> [Required action] What lines below include the string "else"? Pick them out and copy them.

Dataset entries
- Opening Delimiter -
Background: an optimization exercise with open tools, aiming at small area, a short achievable clock period and few clock cycles. Do not read the settings as production practice. Function was checked by simulation only, so behaviour that the tests miss may differ from the original. Power is estimated from default activity; no workload was simulated.

==> flow/design.v <==
module fchain_rom (
    input  wire [3:0]  bank,
    input  wire [4:0]  phi,
    input  wire        pass,
    output reg         two,
    output reg  [5:0]  act,
    output reg  [19:0] sel,
    output reg  [35:0] d0,
    output reg  [35:0] d1,
    output reg  [35:0] d2,
    output reg  [35:0] d3,
    output reg  [35:0] d4,
    output reg  [35:0] d5
);
    always @(*) begin
        two = 1'b0;
        act = 6'd0;
        sel = 20'd0;
        d0 = 36'd0;
        d1 = 36'd0;
        d2 = 36'd0;
        d3 = 36'd0;
        d4 = 36'd0;
        d5 = 36'd0;
        case ({bank, phi, pass})
            {4'd0, 5'd0, 1'b0}: begin act = 6'h01; sel = 20'h00001; d0 = 36'h200000000; end
            {4'd1, 5'd0, 1'b0}: begin act = 6'h07; sel = 20'h00007; d0 = 36'h040000000; d1 = 36'h380000000; d2 = 36'h040000000; end
            {4'd2, 5'd0, 1'b0}: begin act = 6'h1f; sel = 20'h0001f; d0 = 36'h008000000; d1 = 36'h040000000; d2 = 36'h0b0000000; d3 = 36'h040000000; d4 = 36'h008000000; end
            {4'd3, 5'd0, 1'b0}: begin act = 6'h3f; sel = 20'h048bf; d0 = 36'h000200000; d1 = 36'h00e000000; d2 = 36'h015000000; d3 = 36'h046000000; d4 = 36'h042c00000; d5 = 36'h046000000; end
            {4'd4, 5'd0, 1'b0}: begin act = 6'h01; sel = 20'h00001; d0 = 36'h200000000; end
            {4'd5, 5'd0, 1'b0}: begin act = 6'h1f; sel = 20'h0001f; d0 = 36'h008000000; d1 = 36'h040000000; d2 = 36'h0b0000000; d3 = 36'h040000000; d4 = 36'h008000000; end
            {4'd6, 5'd0, 1'b0}: begin act = 6'h3f; sel = 20'h048bf; d0 = 36'h000200000; d1 = 36'h00e000000; d2 = 36'h015000000; d3 = 36'h046000000; d4 = 36'h042c00000; d5 = 36'h046000000; end
            {4'd7, 5'd0, 1'b0}: begin act = 6'h3f; sel = 20'h9247f; d0 = 36'h000210c41; d1 = 36'h001c0d18d; d2 = 36'h005b72cae; d3 = 36'h005a72a30; d4 = 36'h016545568; d5 = 36'h068381c0e; end
            {4'd7, 5'd1, 1'b0}: begin act = 6'h3f; sel = 20'h0003f; two = 1'b1; d0 = 36'h001c6806e; d1 = 36'h005428548; d2 = 36'h02a149cb1; d3 = 36'h00d249a01; d4 = 36'h06d58e570; d5 = 36'h071249c4e; end
            {4'd7, 5'd1, 1'b1}: begin act = 6'h0f; sel = 20'h42a00; d0 = 36'h001b8dc55; d1 = 36'h006009241; d2 = 36'h000371071; d3 = 36'h000571a6e; end
            {4'd7, 5'd2, 1'b0}: begin act = 6'h3f; sel = 20'h0003f; two = 1'b1; d0 = 36'h000571a6e; d1 = 36'h000371071; d2 = 36'h006009241; d3 = 36'h001b8dc55; d4 = 36'h071249c4e; d5 = 36'h06d58e570; end
            {4'd7, 5'd2, 1'b1}: begin act = 6'h0f; sel = 20'h42a00; d0 = 36'h00d249a01; d1 = 36'h02a149cb1; d2 = 36'h005428548; d3 = 36'h001c6806e; end
            {4'd8, 5'd0, 1'b0}: begin act = 6'h07; sel = 20'h00007; d0 = 36'h040000000; d1 = 36'h380000000; d2 = 36'h040000000; end
            {4'd9, 5'd0, 1'b0}: begin act = 6'h3f; sel = 20'h9247f; d0 = 36'h000040000; d1 = 36'h001b80000; d2 = 36'h00da40000; d3 = 36'h010c00000; d4 = 36'h069380000; d5 = 36'h040a00000; end
            {4'd10, 5'd0, 1'b0}: begin act = 6'h3f; sel = 20'h9247f; d0 = 36'h0011702ad; d1 = 36'h000b80241; d2 = 36'h005cb0356; d3 = 36'h001b4e201; d4 = 36'h009149b71; d5 = 36'h015368168; end
            {4'd10, 5'd1, 1'b0}: begin act = 6'h3f; sel = 20'h0003f; two = 1'b1; d0 = 36'h000041031; d1 = 36'h005b81a46; d2 = 36'h000ab1180; d3 = 36'h008190a86; d4 = 36'h015009aa8; d5 = 36'h00aa86045; end
            {4'd10, 5'd1, 1'b1}: begin act = 6'h0f; sel = 20'h42a00; d0 = 36'h002b4d0a9; d1 = 36'h005a10b80; d2 = 36'h00534da46; d3 = 36'h001a002b1; end
            {4'd10, 5'd2, 1'b0}: begin act = 6'h3f; sel = 20'h2913f; d0 = 36'h000549286; d1 = 36'h005ab1c41; d2 = 36'h00534d00e; d3 = 36'h00da6d269; d4 = 36'h015c4db68; d5 = 36'h015c4db68; end
            {4'd10, 5'd3, 1'b0}: begin act = 6'h3f; sel = 20'h0003f; two = 1'b1; d0 = 36'h001a002b1; d1 = 36'h00534da46; d2 = 36'h005a10b80; d3 = 36'h002b4d0a9; d4 = 36'h00aa86045; d5 = 36'h015009aa8; end
            {4'd10, 5'd3, 1'b1}: begin act = 6'h0f; sel = 20'h42a00; d0 = 36'h008190a86; d1 = 36'h000ab1180; d2 = 36'h005b81a46; d3 = 36'h000041031; end
            {4'd11, 5'd0, 1'b0}: begin act = 6'h0f; sel = 20'h0000f; d0 = 36'h000188180; d1 = 36'h001aa954e; d2 = 36'h002a2e2ae; d3 = 36'h001b50005; end
            {4'd11, 5'd1, 1'b0}: begin act = 6'h07; sel = 20'h00007; d0 = 36'h001a6db49; d1 = 36'h002a2d0a8; d2 = 36'h001a6db49; end
            {4'd11, 5'd2, 1'b0}: begin act = 6'h0f; sel = 20'h0000f; d0 = 36'h001b50005; d1 = 36'h002a2e2ae; d2 = 36'h001aa954e; d3 = 36'h000188180; end
            {4'd11, 5'd3, 1'b0}: begin act = 6'h0f; sel = 20'h0000f; d0 = 36'h001b89540; d1 = 36'h002a30085; d2 = 36'h0011400b0; d3 = 36'h0001892a9; end
            {4'd11, 5'd4, 1'b0}: begin act = 6'h0f; sel = 20'h0000f; d0 = 36'h001c4d389; d1 = 36'h002b4856d; d2 = 36'h00100dc71; d3 = 36'h000170249; end
            {4'd11, 5'd5, 1'b0}: begin act = 6'h0f; sel = 20'h0000f; d0 = 36'h001c0122d; d1 = 36'h002b45208; d2 = 36'h001049b95; d3 = 36'h000169a0d; end
            {4'd11, 5'd6, 1'b0}: begin act = 6'h0f; sel = 20'h0000f; d0 = 36'h000540a45; d1 = 36'h002b71b48; d2 = 36'h001396256; d3 = 36'h00014db80; end
            {4'd11, 5'd7, 1'b0}: begin act = 6'h0f; sel = 20'h0000f; d0 = 36'h000285006; d1 = 36'h002b81a0d; d2 = 36'h001355555; d3 = 36'h00003218e; end
            {4'd11, 5'd8, 1'b0}: begin act = 6'h0f; sel = 20'h0000f; d0 = 36'h00024518d; d1 = 36'h002c50c00; d2 = 36'h001210140; d3 = 36'h00000e406; end
            {4'd11, 5'd9, 1'b0}: begin act = 6'h0f; sel = 20'h0000f; d0 = 36'h000200cb1; d1 = 36'h002c69031; d2 = 36'h001250b96; d3 = 36'h000068589; end
            {4'd11, 5'd10, 1'b0}: begin act = 6'h0f; sel = 20'h0000f; d0 = 36'h000341356; d1 = 36'h002c01205; d2 = 36'h001595c00; d3 = 36'h000050c70; end
            {4'd11, 5'd11, 1'b0}: begin act = 6'h0f; sel = 20'h0000f; d0 = 36'h000388a48; d1 = 36'h001548589; d2 = 36'h001548589; d3 = 36'h000388a48; end
            {4'd11, 5'd12, 1'b0}: begin act = 6'h0f; sel = 20'h0000f; d0 = 36'h000050c70; d1 = 36'h001595c00; d2 = 36'h002c01205; d3 = 36'h000341356; end
            {4'd11, 5'd13, 1'b0}: begin act = 6'h0f; sel = 20'h0000f; d0 = 36'h000068589; d1 = 36'h001250b96; d2 = 36'h002c69031; d3 = 36'h000200cb1; end
            {4'd11, 5'd14, 1'b0}: begin act = 6'h0f; sel = 20'h0000f; d0 = 36'h00000e406; d1 = 36'h001210140; d2 = 36'h002c50c00; d3 = 36'h00024518d; end
            {4'd11, 5'd15, 1'b0}: begin act = 6'h0f; sel = 20'h0000f; d0 = 36'h00003218e; d1 = 36'h001355555; d2 = 36'h002b81a0d; d3 = 36'h000285006; end
            {4'd11, 5'd16, 1'b0}: begin act = 6'h0f; sel = 20'h0000f; d0 = 36'h00014db80; d1 = 36'h001396256; d2 = 36'h002b71b48; d3 = 36'h000540a45; end
            {4'd11, 5'd17, 1'b0}: begin act = 6'h0f; sel = 20'h0000f; d0 = 36'h000169a0d; d1 = 36'h001049b95; d2 = 36'h002b45208; d3 = 36'h001c0122d; end
            {4'd11, 5'd18, 1'b0}: begin act = 6'h0f; sel = 20'h0000f; d0 = 36'h000170249; d1 = 36'h00100dc71; d2 = 36'h002b4856d; d3 = 36'h001c4d389; end
            {4'd11, 5'd19, 1'b0}: begin act = 6'h0f; sel = 20'h0000f; d0 = 36'h0001892a9; d1 = 36'h0011400b0; d2 = 36'h002a30085; d3 = 36'h001b89540; end
            default: ;
        endcase
    end
endmodule
module fchain_booth #(
    parameter ND = 12,
    parameter PW = 32 + 2 * ND
) (
    input  wire [31:0]     a,
    input  wire [3*ND-1:0] dg,
    input  wire [PW-1:0]   c,
    output wire [PW-1:0]   ps,
    output wire [PW-1:0]   pc,
    output wire [PW-1:0]   p
);
    wire [32:0] a1 = {a[31], a};
    wire [32:0] a2 = {a, 1'b0};
    wire [PW-1:0] row [0:ND+1];
    genvar j;
    generate
        for (j = 0; j < ND; j = j + 1) begin : g_row
            wire one = dg[3*j], two = dg[3*j+1], neg = dg[3*j+2];
            wire [32:0] pp = (({33{one}} & a1) | ({33{two}} & a2)) ^ {33{neg}};
            if (j == 0) begin : g_first
                assign row[j] = {{(PW-35){1'b0}}, ~pp[32], pp[32], pp[32:0]};
            end else begin : g_next
                wire [PW-1:0] t = {{(PW-36){1'b0}}, 1'b1, ~pp[32], pp[31:0], 1'b0, dg[3*j-1]};
                assign row[j] = t << (2*j - 2);
            end
        end
    endgenerate
    assign row[ND]   = {{(PW-1){1'b0}}, dg[3*ND-1]} << (2*ND - 2);
    assign row[ND+1] = c;
    wire [(ND+2)*PW-1:0] rows;
    generate
        for (j = 0; j <= ND + 1; j = j + 1) begin : g_pack
            assign rows[j*PW +: PW] = row[j];
        end
    endgenerate
    fchain_csa #(.N(ND + 2), .W(PW)) u_csa (.x(rows), .s(ps), .c(pc));
    assign p = ps + pc;
endmodule
module fchain_csa #(
    parameter N = 13,
    parameter W = 56
) (
    input  wire [N*W-1:0] x,
    output wire [W-1:0]   s,
    output wire [W-1:0]   c
);
    function integer f_rows(input integer l);
        integer k, n;
        begin
            n = N;
            for (k = 0; k < l; k = k + 1)
                n = 2 * (n / 3) + n % 3;
            f_rows = n;
        end
    endfunction
    function integer f_levels(input integer dummy);
        integer k;
        begin
            k = 0;
            while (f_rows(k) > 2)
                k = k + 1;
            f_levels = k;
        end
    endfunction
    localparam NL = f_levels(0);
    wire [N*W-1:0] lv [0:NL];
    assign lv[0] = x;
    genvar l, g;
    generate
        for (l = 0; l < NL; l = l + 1) begin : g_lev
            localparam NI = f_rows(l);
            localparam NG = NI / 3;
            for (g = 0; g < NG; g = g + 1) begin : g_fa
                wire [W-1:0] a = lv[l][(3*g)*W +: W];
                wire [W-1:0] b = lv[l][(3*g+1)*W +: W];
                wire [W-1:0] d = lv[l][(3*g+2)*W +: W];
                wire [W-1:0] mj = (a & b) | (a & d) | (b & d);
                assign lv[l+1][(2*g)*W +: W]   = a ^ b ^ d;
                assign lv[l+1][(2*g+1)*W +: W] = {mj[W-2:0], 1'b0};
            end
            for (g = 0; g < NI % 3; g = g + 1) begin : g_pass
                assign lv[l+1][(2*NG+g)*W +: W] = lv[l][(3*NG+g)*W +: W];
            end
            if (N > 2*NG + NI % 3) begin : g_pad
                assign lv[l+1][N*W-1:(2*NG+NI%3)*W] = {((N-2*NG-NI%3)*W){1'b0}};
            end
        end
    endgenerate
    assign s = lv[NL][W-1:0];
    generate
        if (f_rows(NL) > 1) begin : g_c
            assign c = lv[NL][2*W-1:W];
        end else begin : g_nc
            assign c = {W{1'b0}};
        end
    endgenerate
endmodule
module fchain_benc #(
    parameter BW = 16,
    parameter ND = (BW + 1) / 2
) (
    input  wire [BW-1:0]   b,
    output wire [3*ND-1:0] dg
);
    wire [2*ND:0] be = {{(2*ND-BW+1){b[BW-1]}}, b, 1'b0};
    genvar j;
    generate
        for (j = 0; j < ND; j = j + 1) begin : g_dig
            wire b2 = be[2*j+2], b1 = be[2*j+1], b0 = be[2*j];
            assign dg[3*j]   = b1 ^ b0;
            assign dg[3*j+1] = (b2 & ~b1 & ~b0) | (~b2 & b1 & b0);
            assign dg[3*j+2] = b2 & ~(b1 & b0);
        end
    endgenerate
endmodule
- Closing Delimiter -
> [Reply]
            end else begin : g_next
        end else begin : g_nc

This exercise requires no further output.